I wish it would force all non ssl links to open in new window and keep it non ssl.

JoshWho, you are way more advance in this adventure than me. Thanks for sharing all this cause it opens my vision for the future. With all these problems I might have to leave oxwall behind and move onto a different platform.

Bryan, "Using HTTPS should be a final decision, 301 is fine and preferable in SEO".

Of course should be final decision, however nobody was saying it when 301 was suggested. A more elegant way is to use 302 while setting it up initially, play with it, test it and then if everything is good and permanency is wanted change it to 302.

thank you for your thought

JoshWho, can you please clarify it for me, do you now have httpVsHttpsRedirect() commented out?
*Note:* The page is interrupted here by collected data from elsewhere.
`config.mk`:
```
export PLATFORM = sky130hd
export DESIGN_NAME = nmi_wd_ctrl
export DESIGN_NICKNAME = d
export VERILOG_FILES = /design/src/rtl/nmi_wd_pkg.sv /design/src/rtl/nmi_cfg_regs.sv /design/src/rtl/nmi_flag_bank.sv /design/src/rtl/nmi_wdog.sv /design/src/rtl/nmi_wd_ctrl.sv
export SDC_FILE = /design/constraint.sdc
export NUM_CORES = 1
export LEC_CHECK = 0
export BUFFER_PORTS_ARGS = -buffer_cell sky130_fd_sc_hd__buf_2
export CAP_MARGIN = 0
export CORE_MARGIN = 8
export CORE_UTILIZATION = 40
export CTS_CLUSTER_SIZE = 8
export DETAILED_ROUTE_END_ITERATION = 16
export GPL_ROUTABILITY_DRIVEN = 1
export PLACE_DENSITY = 0.69
export SLEW_MARGIN = 15
export SYNTH_ARGS = -nofsm -noshare
export SYNTH_HDL_FRONTEND = slang
export SYNTH_SLANG_ARGS = --single-unit
```
`constraint.sdc`:
```
create_clock -name clk_i -period 6.71 [get_ports clk_i]
set_input_delay 0.3355 -clock clk_i [delete_from_list [all_inputs] [get_ports clk_i]]
set_output_delay 0.3355 -clock clk_i [all_outputs]
set_load 0.01 [all_outputs]
```
`src/rtl/nmi_wd_pkg.sv`:
```
package nmi_wd_pkg;
  localparam int NUM_SRC  = 6;
  localparam int FLAG_W   = NUM_SRC + 1;
  localparam int CNT_W    = 16;
  localparam int CFG_W    = 16;
  localparam int EN_BIT   = 9;
  localparam int SRC_PIN  = 0;
  localparam int SRC_CLK  = 1;
  localparam int SRC_CIRQ = 2;
  localparam int SRC_CWD  = 3;
  localparam int SRC_BUS  = 4;
  localparam int SRC_BIST = 5;
endpackage

```
`src/rtl/nmi_cfg_regs.sv`:
```
module nmi_cfg_regs #(
  parameter int CFG_W   = 16,
  parameter int EN_BIT  = 9,
  parameter int CNT_W   = 16,
  parameter logic [CNT_W-1:0] PRD_RST = '1
) (
  input  logic             clk_i,
  input  logic             rst_ni,
  input  logic             cfg_we_i,
  input  logic [CFG_W-1:0] cfg_wdata_i,
  input  logic             prd_we_i,
  input  logic [CNT_W-1:0] prd_data_i,
  output logic             bus_en_o,
  output logic [CNT_W-1:0] prd_o
);
  logic en_q;
  logic [CNT_W-1:0] prd_q;
  logic unused_cfg_bits;

  assign unused_cfg_bits = ^{cfg_wdata_i[CFG_W-1:EN_BIT+1], cfg_wdata_i[EN_BIT-1:0]};

  // enable is set-only
  always_ff @(posedge clk_i or negedge rst_ni) begin
    if (!rst_ni) begin
      en_q  <= 1'b0;
      prd_q <= PRD_RST;
    end else begin
      en_q <= en_q | (cfg_we_i & cfg_wdata_i[EN_BIT]);
      if (prd_we_i) prd_q <= prd_data_i;
    end
  end

  assign bus_en_o = en_q;
  assign prd_o    = prd_q;
endmodule

```
`src/rtl/nmi_flag_bank.sv`:
```
module nmi_flag_bank #(
  parameter int NUM_SRC   = 6,
  parameter int GATED_IDX = 4
) (
  input  logic               clk_i,
  input  logic               rst_ni,
  input  logic [NUM_SRC-1:0] evt_i,
  input  logic               gate_en_i,
  input  logic               clr_we_i,
  input  logic [NUM_SRC:0]   clr_i,
  input  logic               frc_we_i,
  input  logic [NUM_SRC-1:0] frc_i,
  output logic [NUM_SRC:0]   flag_o,
  output logic               pulse_o
);
  logic [NUM_SRC-1:0] en_mask, eff, clr_src, src_q;
  logic sum_q, pulse_q, clr_sum, any_eff;

  for (genvar i = 0; i < NUM_SRC; i++) begin : g_en
    if (i == GATED_IDX) begin : g_gated
      assign en_mask[i] = gate_en_i;
    end else begin : g_live
      assign en_mask[i] = 1'b1;
    end
  end

  always_comb begin
    eff     = (evt_i | (frc_we_i ? frc_i : '0)) & en_mask;
    any_eff = |eff;
    clr_src = clr_we_i ? clr_i[NUM_SRC:1] : '0;
    clr_sum = clr_we_i & clr_i[0];
  end

  // set wins over clear
  always_ff @(posedge clk_i or negedge rst_ni) begin
    if (!rst_ni) begin
      src_q   <= '0;
      sum_q   <= 1'b0;
      pulse_q <= 1'b0;
    end else begin
      src_q   <= (src_q & ~clr_src) | eff;
      sum_q   <= (sum_q & ~clr_sum) | any_eff;
      pulse_q <= (|(eff & ~src_q)) | (any_eff & ~sum_q);
    end
  end

  assign flag_o  = {src_q, sum_q};
  assign pulse_o = pulse_q;
endmodule

```
`src/rtl/nmi_wdog.sv`:
```
module nmi_wdog #(
  parameter int CNT_W = 16
) (
  input  logic             clk_i,
  input  logic             rst_ni,
  input  logic             active_i,
  input  logic [CNT_W-1:0] prd_i,
  output logic [CNT_W-1:0] cnt_o,
  output logic             rst_req_o,
  output logic             cause_o
);
  localparam logic [CNT_W-1:0] ONE = {{(CNT_W-1){1'b0}}, 1'b1};

  logic [CNT_W-1:0] cnt_q;
  logic req_q, hit_q, cause_q;

  always_ff @(posedge clk_i or negedge rst_ni) begin
    if (!rst_ni) begin
      cnt_q   <= '0;
      req_q   <= 1'b0;
      hit_q   <= 1'b0;
      cause_q <= 1'b0;
    end else begin
      req_q <= 1'b0;
      if (!active_i) begin
        cnt_q <= '0;
        hit_q <= 1'b0;
      end else if (cnt_q >= prd_i) begin
        // fire once per episode, then hold
        if (!hit_q) begin
          req_q   <= 1'b1;
          hit_q   <= 1'b1;
          cause_q <= 1'b1;
        end
      end else begin
        cnt_q <= cnt_q + ONE;
      end
    end
  end

  assign cnt_o     = cnt_q;
  assign rst_req_o = req_q;
  assign cause_o   = cause_q;
endmodule

```
`src/rtl/nmi_wd_ctrl.sv`:
```
module nmi_wd_ctrl
  import nmi_wd_pkg::*;
#(
  parameter logic [CNT_W-1:0] PRD_RST = '1
) (
  input  logic               clk_i,
  input  logic               rst_ni,
  input  logic [NUM_SRC-1:0] src_evt_i,
  input  logic               cfg_we_i,
  input  logic [CFG_W-1:0]   cfg_wdata_i,
  input  logic               clr_we_i,
  input  logic [FLAG_W-1:0]  clr_data_i,
  input  logic               frc_we_i,
  input  logic [NUM_SRC-1:0] frc_data_i,
  input  logic               prd_we_i,
  input  logic [CNT_W-1:0]   prd_data_i,
  output logic [FLAG_W-1:0]  flag_o,
  output logic               bus_err_en_o,
  output logic [CNT_W-1:0]   wd_prd_o,
  output logic [CNT_W-1:0]   wd_cnt_o,
  output logic               nmi_pulse_o,
  output logic               rst_req_o,
  output logic               wd_cause_o
);
  logic bus_en;
  logic [CNT_W-1:0] prd;
  logic [FLAG_W-1:0] flags;

  nmi_cfg_regs #(.CFG_W(CFG_W), .EN_BIT(EN_BIT), .CNT_W(CNT_W), .PRD_RST(PRD_RST)) u_cfg (
    .clk_i, .rst_ni, .cfg_we_i, .cfg_wdata_i,
    .prd_we_i, .prd_data_i, .bus_en_o(bus_en), .prd_o(prd)
  );

  nmi_flag_bank #(.NUM_SRC(NUM_SRC), .GATED_IDX(SRC_BUS)) u_flags (
    .clk_i, .rst_ni, .evt_i(src_evt_i), .gate_en_i(bus_en),
    .clr_we_i, .clr_i(clr_data_i), .frc_we_i, .frc_i(frc_data_i),
    .flag_o(flags), .pulse_o(nmi_pulse_o)
  );

  nmi_wdog #(.CNT_W(CNT_W)) u_wdog (
    .clk_i, .rst_ni, .active_i(|flags), .prd_i(prd),
    .cnt_o(wd_cnt_o), .rst_req_o, .cause_o(wd_cause_o)
  );

  assign flag_o       = flags;
  assign bus_err_en_o = bus_en;
  assign wd_prd_o     = prd;
endmodule

```
==> results of run 1 <==
## cells in the mapped netlist, types with 3 or more instances
library cell	number
mux2i_1	8
nand2_1	53
dfstp_2	16
nor4_1	9
inv_1	21
o31ai_1	8
a21oi_1	17
ha_1	17
nor3_1	6
clkbuf_1	8
nand3_1	8
nand2b_1	8
dfrtp_1	28
nor2_1	7
or3_1	3
nand4_1	9
o21ai_0	19
or4_1	4
## sequential cells by signal, summed over array words and instances (netlist names)
name              count
u_cfg.prd_o          16
u_wdog.cnt_o         16
u_flags.src_q         6
u_cfg.bus_en_o        1
u_flags.pulse_o       1
u_flags.sum_q         1
u_wdog.cause_o        1
u_wdog.hit_q          1
u_wdog.rst_req_o      1
## layer usage
metal | share of wire [%] | wire, um | track usage, % | vias to the layer above
li1 | - | - | - | 1134
met1 | 44 | 2787 | 17.68 | 1020
met2 | 47 | 2949 | 24.16 | 83
met3 | 8.7 | 550 | 5.079 | 5
met4 | 0.54 | 34 | 2.731 | 0
met5 | 0 | 0 | 0 | -
## critical path, cell delays in order, from the launching register on
cell     delay (ns)
dfstp_2        0.53
inv_1          0.06
ha_1           0.30
nand4_1        0.12
or3_1          0.46
o31ai_2        0.69
nor3_1         0.14
mux2i_1        0.15
## per-stage QoR
stage | instances | hold slack, ns | util [%] | power (mW)
floorplan | 271 | 0.03991 | - | 0.5156
global placement | 420 | 0.4489 | 49.54 | 0.5980
detailed placement | 420 | 0.4566 | 49.54 | 0.6120
CTS | 428 | 0.2330 | 51.34 | 0.8157
global route | 428 | 0.2233 | 51.43 | 0.8636
finish | 428 | 0.2044 | 51.43 | 0.8072
## worst min-delay path by stage
stage | cells after the start | startpoint | to | slack (ns)
finish | 1 | rst_ni | u_wdog.cnt_o[9] | 0.20
global route | 2 | cfg_wdata_i[9] | u_cfg.bus_en_o | 0.22
CTS | 2 | cfg_wdata_i[9] | u_cfg.bus_en_o | 0.23
detailed placement | 1 | u_wdog.hit_q | u_wdog.rst_req_o | 0.46
global placement | 1 | u_wdog.hit_q | u_wdog.rst_req_o | 0.45
floorplan | 0 | rst_ni | u_cfg.bus_en_o | 0.04
## cell type report
type / count / area, sq um
fill: 597 / 2893
tap: 75 / 93.84
clock buffer: 6 / 72.57
timing repair buffer: 84 / 420.4
sequential: 44 / 1121
multi-input combinational: 196 / 1241
inverter: 21 / 78.83
clock inverter: 2 / 35.03
## cells by family (layout without fill, tap and decap cells)
logic type               count (synthesis)  in the layout  share of synthesized area, %
AO/OA/AOI/OAI                           59             59                         16.01
adder cells (fa/ha/maj)                 17             17                         8.560
buffers and inverters                   31            113                         5.136
flip-flops                              44             44                         45.12
multiplexers                             9              9                         3.676
AND/OR/NAND/NOR                        111            111                         21.50
## power groups by stage
stage               Clock [mW]  Combinational [mW]  Sequential, mW
finish                   0.202               0.250           0.355
floorplan                    0               0.149           0.367
detailed placement           0               0.253           0.359
global placement             0               0.240           0.357
global route             0.218               0.283           0.362
CTS                      0.208               0.254           0.354
==> flow_results.org, run 1 <==
** Logic synthesis
- After synthesis, flip-flops and latches occupy 45.12% of the total area.
- The synthesized netlist occupies a cell area of 2485 sq um.
- Share of the synthesized area in the top cell type :: 28.20%
- Number of library cell types mapped by synthesis :: 36
- Warnings from Yosys :: 0
- Synthesis inferred 44 register bits.
- The synthesized design contains 0 enable-type register cells.
- Of all cell types, the one taking the most synthesized area is dfrtp_1.
- Top area cells in the synthesized netlist :: dfrtp_1 (28%), dfstp_2 (17%), ha_1 (8.6%)
- Syn Inst Count :: 271
- Average instance area after synthesis :: 9.169 sq um
- Flip-flop cell with the highest count after synthesis :: dfrtp_1
- The number of nets in the synthesized netlist is 345.
- Async S/R FF share, synth :: 100.0%

** Setup path
- STA classifies the critical path endpoint as a flop.
- In this run the critical register-to-register path is launched from u_cfg.prd_o[9].
- Measured in cells, the most critical reg-to-reg path has a length of 7.
- The most critical setup path has its endpoint at u_wdog.cnt_o[11].
- Required time worst endpoint :: 6.89 ns
- Worst Setup SP :: u_cfg.prd_o[9]
- Maximum fanout along the worst path :: 11
- Across all register-to-register paths, the minimum setup slack is 4.13 ns.
- The critical path in this run is classified as reg2reg.
- STA classifies the critical path startpoint as a flop.
- The worst register-to-register path ends at u_wdog.cnt_o[11].
- STA puts the critical path data arrival time at 2.76 ns.

** Die
- After floorplanning, the core was divided into 28 placement rows.
- Die Outline Area :: 8990 sq um
- Io pins :: 100
- Once the floorplan was initialized, standard cells occupied 41.72% of the core.
- The floorplan step set the die height to 94.82 um.
- The die is 94.82 um wide.
- Core outline area :: 5956 sq um

** Placement
- DP HPWL :: 4882 um
- Global placement routability congestion :: 0.7900
- Summing all placed instances gives a cell area of 2950 sq um.
- Buffers placed on the I/O ports in this run total 84.
- Dpl ws :: 3.774 ns

** Clocking
- Total of cells resized after clock tree synthesis :: 0
- Hold Buf Count CTS :: 0
- The clock tree synthesis step divided the H-tree into 2 levels.
- Number of buffers added for setup after CTS :: 0
- CTS saw 44 sinks.
- Counting the buffers created by CTS gives 5.
- After clock tree synthesis, the clock-pin slew on the worst setup and hold paths is 0.09 ns.
- The tree is rooted in a clkbuf_8.
- Clock latency reported for the late side of the worst-skew pair :: 0.30 ns
- No sink is reached through more buffers than the 2 on the longest clock path.
- Clock tree from TritonCTS :: built

** Cells and area
- Post-route design area :: 3063 sq um
- Relative to the synthesized area, the layout overhead comes to 23.26%.
- Leaving out fill and tap cells, the most frequent cell in the layout is buf_2.
- Most used cells in the layout excluding fill and tap cells :: buf_2 (84), nand2_1 (53), dfrtp_1 (28), inv_1 (21), o21ai_0 (19)
- Diode insertion count for antenna repair :: 0
- In the final design database the tool counted 426 nets.
- Share of post-route cells with drive strength above 1 :: 32.01%

** STA
- Final Max Tran Viols :: 0
- Once routing completed, OpenROAD measured the worst setup slack at 4.130 ns.
- Setup repair after global routing missed its margin :: no
- Based on the critical path, the design can be clocked at up to 387.6 MHz.
- Count of endpoints failing hold in the final timing report :: 0
- Setup violations remaining at the end of the flow were counted as 0.
- After layout, the worst path uses 38.45% of the clock period.
- Between clock sinks in the finished design, the worst skew comes to 0.007173 ns.
- For the finished layout, the period the worst path requires is 2.580 ns.
- Total Neg Setup Slack :: 0 ns
- Measured against its own limit, the worst slew margin works out to 33.87%.
- At the pin with the least slew margin, the transition time is 0.9920 ns.

** Pwr
- Part of the total power dissipated in sequential elements :: 43.9%
- In this run the static leakage power is 1.480 nW.
- Internal Dissipation :: 529.4 uW
- Clock Power Share :: 25.1%
- Combinational logic is responsible for 31.0% of the overall power.
- Net load switching power :: 277.8 uW
- Dividing total power by cell area gives a power density of 263.5 nW/um^2.
- Peak VDD IR :: 0.0001221 V
- Sw frac :: 34.42%

** Global routing
- Total global-route track usage :: 14.47%
- The number of antenna violations at the first check in global routing is 0.
- After global routing the overflow that remains totals 0.
- The first global-routing pass estimated 10,650 um of wire.
- Entering global routing, the biggest net connects 45 pins.
- Via count of the first global-routing pass :: 2,297

** Routing
- Number of optimization iterations in the first detailed-route pass :: 4
- Total detailed-routing wirelength :: 6320 um
- In the routed design, unresolved DRC markers number 0.
- In this run the remaining antenna-violating nets after routing total 0.
- Drt wl/cell :: 14.77 um
- After detailed routing, the number of vias per cell comes to 5.238.
- Total via count after detailed routing :: 2,242
- Starting DRC count in detailed routing :: 149

** Worst hold path
- Classification of the worst-slack hold path :: in2async

** Run
- Max-cap violations :: 0

** Run status
- The flow ran to the end, and the final reports show no timing, DRC or antenna violations.
Power figures use the tool's default switching activity.
==> run 2, diff against run 1 <==
Clock period 6.71 ns to 2.4 ns, I/O delays scaled along.
==> flow_results.org, run 2 (same netlist as run 1, synthesis figures left out) <==
** Routing
- The first TritonRoute pass finished after 4 iterations.
- DRC violations left :: 0
- Remaining antenna violation count :: 0
- Vias/cell :: 5.367
- Routed length on met1 :: 2977 um
- Summed over all layers, the routed wires come to 7155 um.
- Total via count after detailed routing :: 2,415
- Signal routing reaches up to met4.
- The detailed router finished its first iteration with 113 violations.
- The routed design uses 571 um of met3 wire.
- After detailed routing, the met2 layer carries 3443 um of wire.
- Drt wl/cell :: 15.90 um

** Placement
- Port buffering added 84 buffers.
- Global placement routability congestion :: 0.7835
- Post-placement cell area :: 3090 sq um
- Once detailed placement completed, the half-perimeter wirelength came to 5052 um.

** STA
- Setup clock skew after layout :: 0.005380 ns
- Clock period minus final worst setup slack :: 2.448 ns
- The max-slew violation count is 0.
- Based on the critical path, the design can be clocked at up to 408.5 MHz.
- Setup repair after global routing missed its margin :: yes
- Worst Hold Margin :: -0.01287 ns
- Rel. slew slack :: 33.66%
- Final critical-path share of the clock period :: 102.0%
- Number of endpoints failing setup at the final stage :: 4
- Count of endpoints failing hold in the final timing report :: 24
- For the pin with the worst max-slew slack, the measured transition is 0.9951 ns.
- Across all setup checks in the final design, the least slack found is -0.04815 ns.
- Total Neg Setup Slack :: -0.1078 ns

** Setup path
- In this design, the largest share of critical-path delay is due to compound AO/OA/AOI/OAI gates.
- Data on the critical path arrives at its endpoint at 2.68 ns.
- For this design, the slowest cell found on the critical path is dfstp_2.
- Buf/Inv on CP :: 2
- Number of cells on the worst reg-to-reg path :: 8
- By startpoint and endpoint, the worst setup path is classified as reg2reg.
- Depth of the critical timing path with buffers and inverters included :: 8
- The signal on the critical path passes through inv_1 > ha_4 > nand4_1 > or3_4 > o31ai_4 > buf_6 > o31ai_1 > a21oi_2.
- Along the worst path, the maximum fanout reaches 6.
- On the worst path, the slowest cell contributes a delay of 0.54 ns.
- Critical path startpoint category :: flop
- For the worst setup path, the data required time is 2.63 ns.
- The worst setup path is captured at a flop.

** Clocking
- Maximum clock path buffer count :: 2
- Counting every sink on the clock net gives 44.
- After clock tree synthesis, the clock-pin slew on the worst setup and hold paths is 0.08 ns.
- Level count of the clock H-tree :: 2
- The number of clock buffers added by TritonCTS is 5.
- Clock tree from TritonCTS :: built
- Clk Tree Root Cell :: clkbuf_8
- At the later pin of the worst-skew pair, clock insertion delay measures 0.30 ns.

** Die
- Initial Util :: 41.72%
- Core outline area :: 5956 sq um
- Site row count :: 28
- The floorplan step defined a die boundary enclosing 8990 sq um.
- Die boundary width :: 94.82 um
- The die is 94.82 um tall.
- For this design the top-level I/O count stands at 100.

** Global routing
- For this run, the total global-route usage over all layers was measured as 15.22%.
- The number of antenna violations at the first check in global routing is 0.
- Global routing finished with a remaining overflow of 0.
- The number of global-route vias before repair was 2,519.
- Maximum number of pins on one net before global-route repair :: 45
- Global-route wire length before repair :: 11,140 um

** Pwr
- VDD sags by at most 0.0003754 V.
- Power per Cell Area :: 731.4 nW/um^2
- Static leakage :: 1.609 nW
- The design draws 2.518 mW.

** Cells and area
- Post-route design area :: 3442 sq um
- Commonest non-fill, non-tap cell in the layout :: buf_2
- Compared with the post-synthesis result, the final layout area differs by 38.52%.
- 0 antenna diodes ended up in the layout.
- Count of nets after finishing :: 448
- Most used cells in the layout excluding fill and tap cells :: buf_2 (84), nand2_1 (53), dfrtp_1 (28), inv_1 (19), buf_4 (19)
- Share of post-route cells with drive strength above 1 :: 41.60%

** Worst hold path
- Classification of the worst-slack hold path :: in2async

** Run
- Max-cap violations :: 0

** Run status
- Status :: finished with violations
- The final reports fail on negative hold slack, negative setup slack.
## run 2: changes by cell type in the layout (fill, tap and decap cells not counted), moves of 2 or more
cell and delta:
ha_4 +6, buf_4 +19, nor4_2 +2, inv_1 -2, a21oi_1 -3, a21oi_2 +3, or4_4 +2, ha_1 -7
nor4_1 -3, buf_6 +2, inv_2 +2, or4_1 -2
## run 2: worst paths after layout
kind | from | endpoint | slack, ns
worst max register to register | u_cfg.prd_o[15] | u_wdog.cnt_o[13] | -0.05
worst max-delay path | u_cfg.prd_o[15] | u_wdog.cnt_o[13] | -0.05
worst min register to register | u_wdog.hit_q | u_wdog.rst_req_o | 0.46
worst min-delay path | rst_ni | u_wdog.cnt_o[11] | -0.01
min in group clk_i | cfg_wdata_i[9] | u_cfg.bus_en_o | 0.02
max in group asynchronous | rst_ni | u_wdog.cnt_o[1] | 1.80
## run 2: layer usage
metal	track usage, %	vias up
met3	4.444	16
met2	26.36	100
li1	-	1166
met5	0	-
met1	17.65	1133
met4	4.811	0
## run 2: power breakdown
part	switching [mW]	total, mW	internal, mW	leakage [nW]
Clock	0.260	0.634	0.374	0.0636
Sequential	0.0833	0.950	0.866	0.504
Combinational	0.515	0.934	0.420	1.04
Total	0.858	2.52	1.66	1.61
## run 2: final cells by class
class | count | area [sq um]
Tap cell | 75 | 93.84
Timing Repair Buffer | 106 | 605.6
Inverter | 21 | 78.83
Sequential cell | 44 | 1121
Clock buffer | 7 | 97.59
Fill cell | 560 | 2514
Clock inverter | 1 | 30.03
Multi-Input combinational cell | 196 | 1415
## run 2: timing repair
item	CTS	global route
setup buffers	2	4
hold buffers	0	0
pin swaps	8	9
endpoints found under the setup margin	5	15
gates resized for setup	9	23
## run 2: per-stage QoR
stage                     hold WS [ns]  setup slack, ns  utilization (%)  cells
after floorplan                -0.1756         0.001092                -    271
after global placement          0.3223        -0.005893            51.89    437
after detailed placement        0.3259          -0.1119            51.89    437
after CTS                      0.01604         -0.09163            55.11    447
after global routing           0.01144          -0.1223            57.79    450
final                         -0.01287         -0.04815            57.79    450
cause as I can see it that is a core function, without it https would be broken. To comment it out, as far as I understand now it is also a pretty bad peace of advise.

I do not understand the platform yet. Can we put together a plan, step by step, in detail, what has to be done in code to fix the https?

This would be the first step I think.

After that to find the resources which can execute those steps.